Registering a new account for Authlete Service

You have to obtain your own Authlete account before using Authlete APIs as your authorization server’s backend. The link to the registration page is below. Keep “Login ID” and “Password” that you submitted safe.

https://so.authlete.com/accounts/signup

Let’s try to log in to Service Owner Console to see if your account has been successfully registered. Open the following link via Web browser and submit your Login ID and Password.

https://so.authlete.com/accounts/login

Once logged in successfully, you will see the following content.

Now you’ve got access to Authlete’s Service Owner Console. Click “Log out” link on upper right corner of the page if you would like to log out of the console.

Creating a new Authlete service

Let’s prepare a set of backend APIs dedicated for your authorization server in this tutorial. Log in to Authlete’s Service Owner Console https://so.authlete.com/accounts/login and click “Create Service” button.

You will see the service creation page. Enter an arbitrary name of the service and click “Create” button. Press “OK” in a dialog for confirmation.

The new service has been created.
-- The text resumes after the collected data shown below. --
### src/rtl/multdiv_unit.sv
// Sequential signed multiply/divide unit: one iteration per clock, shift-add multiply
// and restoring divide on operand magnitudes, with a one-cycle result-ready pulse.
module multdiv_unit #(
  parameter int unsigned WIDTH = 32
) (
  input  logic             clk,
  input  logic             reset,
  input  logic             ctrl_MULT,
  input  logic             ctrl_DIV,
  input  logic [WIDTH-1:0] data_operandA,
  input  logic [WIDTH-1:0] data_operandB,
  output logic [WIDTH-1:0] data_result,
  output logic             data_exception,
  output logic             data_resultRDY,
  output logic             busy
);

  localparam logic [1:0] S_IDLE    = 2'd0;
  localparam logic [1:0] S_MUL_RUN = 2'd1;
  localparam logic [1:0] S_DIV_RUN = 2'd2;
  localparam logic [1:0] S_DONE    = 2'd3;

  localparam int unsigned   CW       = $clog2(WIDTH + 1);
  localparam logic [CW-1:0] CNT_LAST = CW'(WIDTH);
  localparam logic [CW-1:0] CNT_ONE  = CW'(1);

  function automatic logic [WIDTH-1:0] mag_of(input logic [WIDTH-1:0] v);
    return v[WIDTH-1] ? ('0 - v) : v;
  endfunction

  logic [1:0]         state_q, state_d;
  logic [CW-1:0]      cnt_q, cnt_d;
  logic [2*WIDTH-1:0] work_q, work_d;
  logic [WIDTH-1:0]   mag_q, mag_d;
  logic               neg_q, neg_d;
  logic [WIDTH-1:0]   result_q, result_d;
  logic               exc_q, exc_d;
  logic               rdy_q, rdy_d;

  logic [WIDTH:0]     mul_sum;
  logic [WIDTH:0]     div_shift;
  logic [WIDTH-1:0]   div_diff;
  logic               div_ge;
  logic [2*WIDTH-1:0] prod_s;
  logic [WIDTH-1:0]   quo_s;

  // work_q holds {partial product high, multiplier} for multiply and
  // {partial remainder, dividend/quotient} for divide; mag_q is the addend/divisor.
  always_comb begin
    mul_sum   = {1'b0, work_q[2*WIDTH-1:WIDTH]} + (work_q[0] ? {1'b0, mag_q} : '0);
    div_shift = {work_q[2*WIDTH-1:WIDTH], work_q[WIDTH-1]};
    div_ge    = div_shift >= {1'b0, mag_q};
    div_diff  = div_shift[WIDTH-1:0] - mag_q;
    prod_s    = neg_q ? ('0 - work_q) : work_q;
    quo_s     = neg_q ? ('0 - work_q[WIDTH-1:0]) : work_q[WIDTH-1:0];
  end

  always_comb begin
    state_d  = state_q;
    cnt_d    = cnt_q;
    work_d   = work_q;
    mag_d    = mag_q;
    neg_d    = neg_q;
    result_d = result_q;
    exc_d    = exc_q;
    rdy_d    = 1'b0;

    case (state_q)
      S_MUL_RUN: begin
        if (cnt_q == CNT_LAST) begin
          result_d = prod_s[WIDTH-1:0];
          exc_d    = !((&prod_s[2*WIDTH-1:WIDTH-1]) || !(|prod_s[2*WIDTH-1:WIDTH-1]));
          rdy_d    = 1'b1;
          state_d  = S_DONE;
        end else begin
          work_d = {mul_sum, work_q[WIDTH-1:1]};
          cnt_d  = cnt_q + CNT_ONE;
        end
      end
      S_DIV_RUN: begin
        if (mag_q == '0) begin
          result_d = '0;
          exc_d    = 1'b1;
          rdy_d    = 1'b1;
          state_d  = S_DONE;
        end else if (cnt_q == CNT_LAST) begin
          result_d = quo_s;
          // Only |min| / 1 with matching signs yields an unrepresentable positive quotient.
          exc_d    = !neg_q && work_q[WIDTH-1];
          rdy_d    = 1'b1;
          state_d  = S_DONE;
        end else begin
          work_d = {(div_ge ? div_diff : div_shift[WIDTH-1:0]), work_q[WIDTH-2:0], div_ge};
          cnt_d  = cnt_q + CNT_ONE;
        end
      end
      S_DONE:  state_d = S_IDLE;
      default: state_d = S_IDLE;
    endcase

    // A start from any state aborts whatever was in flight, including a same-edge finish.
    if (ctrl_MULT || ctrl_DIV) begin
      cnt_d    = '0;
      neg_d    = data_operandA[WIDTH-1] ^ data_operandB[WIDTH-1];
      result_d = result_q;
      exc_d    = exc_q;
      rdy_d    = 1'b0;
      if (ctrl_MULT) begin
        mag_d   = mag_of(data_operandA);
        work_d  = {{WIDTH{1'b0}}, mag_of(data_operandB)};
        state_d = S_MUL_RUN;
      end else begin
        mag_d   = mag_of(data_operandB);
        work_d  = {{WIDTH{1'b0}}, mag_of(data_operandA)};
        state_d = S_DIV_RUN;
      end
    end
  end

  always_ff @(posedge clk) begin
    if (reset) begin
      state_q  <= S_IDLE;
      cnt_q    <= '0;
      work_q   <= '0;
      mag_q    <= '0;
      neg_q    <= 1'b0;
      result_q <= '0;
      exc_q    <= 1'b0;
      rdy_q    <= 1'b0;
    end else begin
      state_q  <= state_d;
      cnt_q    <= cnt_d;
      work_q   <= work_d;
      mag_q    <= mag_d;
      neg_q    <= neg_d;
      result_q <= result_d;
      exc_q    <= exc_d;
      rdy_q    <= rdy_d;
    end
  end

  assign data_result    = result_q;
  assign data_exception = exc_q;
  assign data_resultRDY = rdy_q;
  assign busy           = (state_q != S_IDLE);

endmodule

### config.mk
export PLATFORM = sky130hd
export DESIGN_NAME = multdiv_unit
export DESIGN_NICKNAME = d
export VERILOG_FILES = /design/src/rtl/multdiv_unit.sv
export SDC_FILE = /design/constraint.sdc
export NUM_CORES = 1
export LEC_CHECK = 0
export BUFFER_PORTS_ARGS = -buffer_cell sky130_fd_sc_hd__buf_4
export CAP_MARGIN = 20
export CORE_UTILIZATION = 40
export DETAILED_ROUTE_END_ITERATION = 6
export PLACE_DENSITY = 0.56
export REMOVE_ABC_BUFFERS = 1
export SLEW_MARGIN = 0
export SYNTH_ARGS = -nofsm -noshare
export SYNTH_HDL_FRONTEND = slang
export SYNTH_SLANG_ARGS = --single-unit
### constraint.sdc
create_clock -name clk -period 5.1 [get_ports clk]
set_input_delay 0.51 -clock clk [delete_from_list [all_inputs] [get_ports clk]]
set_output_delay 0.51 -clock clk [all_outputs]
set_load 0.02 [all_outputs]
== Word level (Yosys, flattened, before mapping) ==
Index checks and enable logic that the tools add are counted.

* Register bits after elaboration: 139
* Input port bits: 68
* Output and inout port bits: 35
* Word-level logic and storage cells: 75

* Add/sub/neg operators: 7
* Magnitude comparators: 1
* Eq/ne operators: 9
* Mux-type cells: 32
* Bitwise operators: 2
* Reductions and logical operators: 16

{| class="wikitable"
|+ Operators by type and width
! operator !! count
|-
| 2-to-1 mux 32 bit || 10
|-
| 2-to-1 mux 64 bit || 5
|-
| case mux 64 bit (2 select lines) || 1
|-
| subtractor 1 x 32 -> 32 bit, first input constant || 3
|-
| case mux 32 bit (2 select lines) || 1
|-
| subtractor 1 x 64 -> 64 bit, first input constant || 1
|-
| adder 32 x 32 -> 33 bit || 1
|-
| greater-or-equal comparator 33 x 32 -> 1 bit || 1
|-
| AND reduction 33 bit || 1
|-
| OR reduction 33 bit || 1
|-
| logical NOT 32 bit || 1
|-
| subtractor 32 bit || 1
|-
| 2-to-1 mux 6 bit || 2
|-
| inequality test 3 bit, second input constant || 4
|-
| case mux 6 bit (2 select lines) || 1
|-
| 2-to-1 mux 2 bit || 4
|-
| AND reduction 4 bit || 2
|-
| adder 6 x 1 -> 6 bit, second input constant || 1
|-
| == test 6 bit, second input constant || 1
|-
| 2-to-1 mux 1 bit || 5
|-
| inequality test 2 bit, second input constant || 2
|-
| case mux 1 bit (2 select lines) || 2
|-
| case mux 2 bit (2 select lines) || 1
|-
| nonzero test 2 bit || 2
|-
| other kinds (10) || 13
|}

== Depth between registers and ports, before layout ==
* Depth after elaboration: 8
* Gate-level depth with buffers: 16

== Worst setup path after synthesis ==
OpenSTA, ideal clock, no wires.

* Kind: reg2reg
* Start point: reg work_q[0]
* End point: reg exc_q (netlist: data_exception)
* Arrival time: 3294 ps
* Path slack: 1675 ps
* Cell stages (with the launch flop): 14
* Path buffers: 1
* Period minus slack after synthesis: 3425 ps
* Cells stage by stage: dfxtp_1 > inv_1 > clkbuf_1 > ha_1 > or3b_2 > nor2_1 > nand3_1 > o41ai_1 > xor2_1 > or4_1 > nor4_1 > nand4_1 > o41ai_1 > o22ai_1

* Longest elaborated chain between the ends: 8
* Elaborated cells on any way between the ends: 9
* Those cells by class: add/sub (1); mux (3); reduce/logical (5)

{| class="wikitable"
|+ RTL lines
! what !! RTL line !! RTL
|-
| start: declaration || 33 || <nowiki>logic [2*WIDTH-1:0] work_q, work_d;</nowiki>
|-
| start signal: assignment || 133 || <nowiki>work_q <= work_d;</nowiki>
|-
| subtractor 1 x 64 -> 64 bit (*) || 54 || <nowiki>prod_s = neg_q ? ('0 - work_q) : work_q;</nowiki>
|-
| 2-to-1 mux 64 bit (*) || 54 ||
|-
| OR reduction 33 bit || 72 || <nowiki>exc_d = !((&prod_s[2*WIDTH-1:WIDTH-1]) || !(|prod_s[2*WIDTH-1:WIDTH-1]));</nowiki>
|-
| logical NOT 1 bit || 72 ||
|-
| logical OR 1 bit (*) || 72 ||
|-
| logical NOT 1 bit (*) || 72 ||
|-
| 2-to-1 mux 1 bit (*) || 70 || <nowiki>if (cnt_q == CNT_LAST) begin</nowiki>
|-
| case mux 1 bit (2 select lines) (*) || 68 || <nowiki>case (state_q)</nowiki>
|-
| end signal: assignment || 128 || <nowiki>exc_q <= 1'b0;</nowiki>
|-
| end signal: assignment || 137 || <nowiki>exc_q <= exc_d;</nowiki>
|-
| end: declaration || 37 || <nowiki>logic exc_q, exc_d;</nowiki>
|}

Every way passes the cells marked *; elsewhere a longest branch is shown, timed or not. The select of a mux whose other input is x is not followed.
A chain may end at the register's enable or synchronous reset.

== Final worst setup path ==
* Start point: reg work_q[0]
* End point: reg work_q[59]

* Longest elaborated chain between the ends: 5

{| class="wikitable"
|+ RTL lines
! what !! RTL line !! RTL
|-
| 2-to-1 mux 32 bit || 50 || <nowiki>mul_sum = {1'b0, work_q[2*WIDTH-1:WIDTH]} + (work_q[0] ? {1'b0, mag_q} : '0);</nowiki>
|-
| adder 32 x 32 -> 33 bit || 50 ||
|-
| 2-to-1 mux 64 bit || 70 ||
|-
| case mux 64 bit (2 select lines) || 68 ||
|-
| 2-to-1 mux 64 bit || 102 || <nowiki>if (ctrl_MULT || ctrl_DIV) begin</nowiki>
|}

Every way passes these cells. The select of a mux whose other input is x is not followed.

==> impl_metrics.json <==
{
  "fin_crit_sh_pct": 80.7,
  "r2r_setup_slack_ps": 980,
  "synth-async-reset-ratio_pct": 0,
  "grt_pass1_wl_um": 75900,
  "clockBufferDepth": 2,
  "cp-start-kind": "flop",
  "grt_max_degree": 62,
  "cp.required_ps": 5450,
  "antenna_found_initial": 1,
  "post-cts-setup-buffers": 0,
  "fin_worst_skew_ps": 10.9,
  "place_area_um2": 14300,
  "synth_top_flop_cell": "dfxtp_1",
  "root_buffer": "clkbuf_16",
  "rr_startpoint": "work_q[0]",
  "cts_sinks": 139,
  "critPathLaunch": "work_q[0]",
  "io_pins": 103,
  "grt_pass1_vias": 13100,
  "fin_tns_setup_ps": 0,
  "synth_area_per_cell_um2": 7.34,
  "finalSetupViolations": 0,
  "fillerInstances": 3398,
  "holdBufCountCts": 0,
  "fmax_ghz": 0.243,
  "wirelength_um": 49300,
  "first_pass_iters": 5,
  "syn_area_um2": 13300,
  "overflow": 0,
  "drv_slew": 0,
  "initialDrtViolationCount": 1269,
  "die_area_um2": 33900,
  "critical_path_class": "reg -> reg",
  "pre_cts_ws_ps": 1040,
  "cpMostUsedCell": "o31ai_1",
  "routedWlPerCell_um": 21.5,
  "fin_area_um2": 14900,
  "synth.distinct_cells": 83,
  "powerDensity_nw_per_um2": 228,
  "crit_arrival_ps": 4470,
  "clk_pin_slew_worst_paths_ps": 70,
  "core_um2": 32600,
  "synth_edf_count": 0,
  "drv_cap": 0,
  "vias": 13900,
  "rows": 66,
  "clk_latency_ps": 440,
  "fin_nets": 1979,
  "finalHoldViolCount": 0,
  "rsz0062_at_grt": "no",
  "cp_max_fo": 16,
  "worst_slack_ps": 982,
  "die_h_um": 184,
  "start_util_pct": 40.7,
  "min_period_ps": 4120,
  "critPathMaxStageDelay_ps": 670,
  "dp_hpwl_um": 37300,
  "syn2layout_area_growth_pct": 12.1,
  "ys_seq_area_share_pct": 21.0,
  "ant_nets": 0,
  "worst-slew-pin-transition_ps": 966,
  "status": "finished, final reports clean",
  "die_width_um": 184,
  "cts_inserted_buffers": 17,
  "htreeDepth": 4,
  "crit_path_end_kind": "flop",
  "synth.yosys.warnings": 0,
  "n_antenna_cell": 0,
  "utilization_pct": 45.7,
  "cts_tree": "built",
  "port_buffers": 102,
  "worstHoldStart": "data_operandA[0]",
  "grt_util_all_layers_pct": 29.1,
  "maxSlewHeadroom_pct": 35.5,
  "cp_cell_sequence": "inv_1, buf_4, nor2_1, ha_1, a21o_1, a21oi_1, o21bai_1, a31o_2, a221oi_1, o31ai_1, o21ai_0, o2bb2ai_1, mux2_2, o31ai_1",
  "drc": 0,
  "drive_gt1_share_pct": 10.7,
  "cts_resized": 0,
  "synth_seq_cells": 139,
  "leakage_nw": 5.96,
  "hold_path.class": "in -> reg",
  "synthCells": 1809,
  "viasPerCell": 6.07,
  "irDropWorstVdd_mv": 0.186,
  "slowest_stage": "a221oi_1",
  "gp_congestion": 0.975
}
[worst paths after layout]
kind              cells past startpoint         end
hold reg to reg                       2    cnt_q[1]
setup / recovery                     14  work_q[59]
hold / removal                        3    mag_q[0]
setup reg to reg                     14  work_q[59]
[cells by family after synthesis]
logic type,Yosys count,share of synthesized area (%)
xor gates and xnor gates,172,11.3
AOI/OAI and AO/OA,589,29.9
buffers and inverters,183,5.73
DFF,139,21.0
muxes,23,1.75
adders and majority gates,75,7.18
and+or+nand+nor,628,23.2
[flip-flops by register name, summed over array words and instances (netlist names)]
register and cells:
data_exception 1, neg_q 1, mag_q 32, state_q 2
cnt_q 6, work_q 64, data_result 32, data_resultRDY 1
[worst max-delay path, delay by kind of cell (launching register included)]
family / cells / cell delay, ps
simple gates: 1 / 70
mux: 1 / 350
fa+ha+maj: 1 / 210
flops: 1 / 370
compound gates: 9 / 2260
buf+inv: 2 / 780
[area by class of cell]
type	count	area (um^2)	area share [%]
Multi-Input combinational cell	1487	9800	65.8
Sequential cell	139	2780	18.7
Timing Repair Buffer	124	931	6.25
Tap cell	442	553	3.71
Clock buffer	17	425	2.86
Inverter	67	251	1.69
Clock inverter	15	150	1.01
[through the flow]
stage,power (mW),instances,hold slack (ps)
2_1_floorplan,1.77,1693,466
6_report,3.39,2291,399
3_5_place_dp,2.11,2259,489
5_1_grt,3.54,2291,407
3_3_place_gp,2.11,2259,482
4_1_cts,3.39,2291,382
[synth_stat cells, types with 28 or more instances]
library cell	n	share of area, %
a211oi_1	76	4.3
xnor2_1	89	5.9
nor2_1	215	6.1
nand2b_1	40	1.9
o21ai_0	120	4.5
nor2b_1	30	1.4
o31ai_1	42	2.4
nor3_1	51	1.9
a22oi_1	44	2.5
xor2_1	83	5.5
a21oi_1	107	4.0
inv_1	66	1.9
nand2_1	134	3.8
ha_1	73	6.9
dfxtp_1	139	21
clkbuf_1	94	2.7
a21o_1	38	2.1
nand3_1	28	1.1
[placed cells by master (no fill, tap or decap), types with 9 or more instances in the layout]
| cell type | netlist | layout |
|---|---|---|
| nor2_1 | 215 | 214 |
| dfxtp_1 | 139 | 138 |
| nand2_1 | 134 | 134 |
| buf_4 | 5 | 124 |
| o21ai_0 | 120 | 120 |
| a21oi_1 | 107 | 105 |
| xnor2_1 | 89 | 89 |
| xor2_1 | 83 | 83 |
| a211oi_1 | 76 | 76 |
| ha_1 | 73 | 72 |
| inv_1 | 66 | 65 |
| nor3_1 | 51 | 51 |
| a22oi_1 | 44 | 44 |
| o31ai_1 | 42 | 42 |
| nand2b_1 | 40 | 40 |
| a21o_1 | 38 | 38 |
| nor2b_1 | 30 | 30 |
| nand3_1 | 28 | 28 |
| nor4_1 | 25 | 25 |
| mux2i_1 | 21 | 21 |
| a211o_1 | 21 | 21 |
| nand4_1 | 19 | 19 |
| o211ai_1 | 18 | 18 |
| clkbuf_16 | 0 | 17 |
| or3_1 | 15 | 15 |
| o41ai_1 | 15 | 15 |
| or2_2 | 13 | 13 |
| or4_1 | 12 | 12 |
| a31oi_1 | 12 | 12 |
| o21a_1 | 12 | 12 |
| and3_1 | 11 | 11 |
| o22ai_1 | 10 | 10 |
| o31a_1 | 9 | 9 |
[metal layers]
layer  share of wire [%]  up-vias  wire length (um)  GRT usage (%)
met5               0.020        -                10              0
met4                 2.4        2              1190           9.30
met3                 6.8       68              3360           4.62
met2                  46      526             22500           46.9
met1                  45     6632             22300           39.3
li1                    -     6679                 -              -
[report_power, final]
| group | internal [mW] | total, mW | switching [mW] |
|---|---|---|---|
| Combinational | 0.341 | 0.889 | 0.547 |
| Clock | 0.690 | 1.29 | 0.595 |
| Sequential | 1.13 | 1.22 | 0.0809 |
Note: power is estimated with default switching activity, not from simulation.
Automatically generated values of “API Key” and “API Secret” will be used as “Login ID” and “Password” to log in to Developer Console, as well as credential for your authorization server to make requests to Authlete APIs.

Item	Value
API Key	Auto-generated e.g. `10738933707579`
API Secret	Auto-generated e.g. `Xg6jVpJCvsaXvy2ks8R5WzjdMYlvQqOym3slDX0wNhQ`

Adding a new OAuth client

Let’s add new client information to the new service you’ve just created. Open the link to Authlete’s Developer Console for the service (https://cd.authlete.com/<API Key> e.g. https://cd.authlete.com/10738933707579) and log in to the console with your API Key and API Secret as Login ID and Password respectively.

Once logged in to the Developer Console successfully, you will see the following content. Click “Create App” button.

The Create App page includes a couple of tabs. The first one is Basic. Enter an arbitrary value for Client Name and select CONFIDENTIAL for Client Type. Then click Authorization tab next to Basic.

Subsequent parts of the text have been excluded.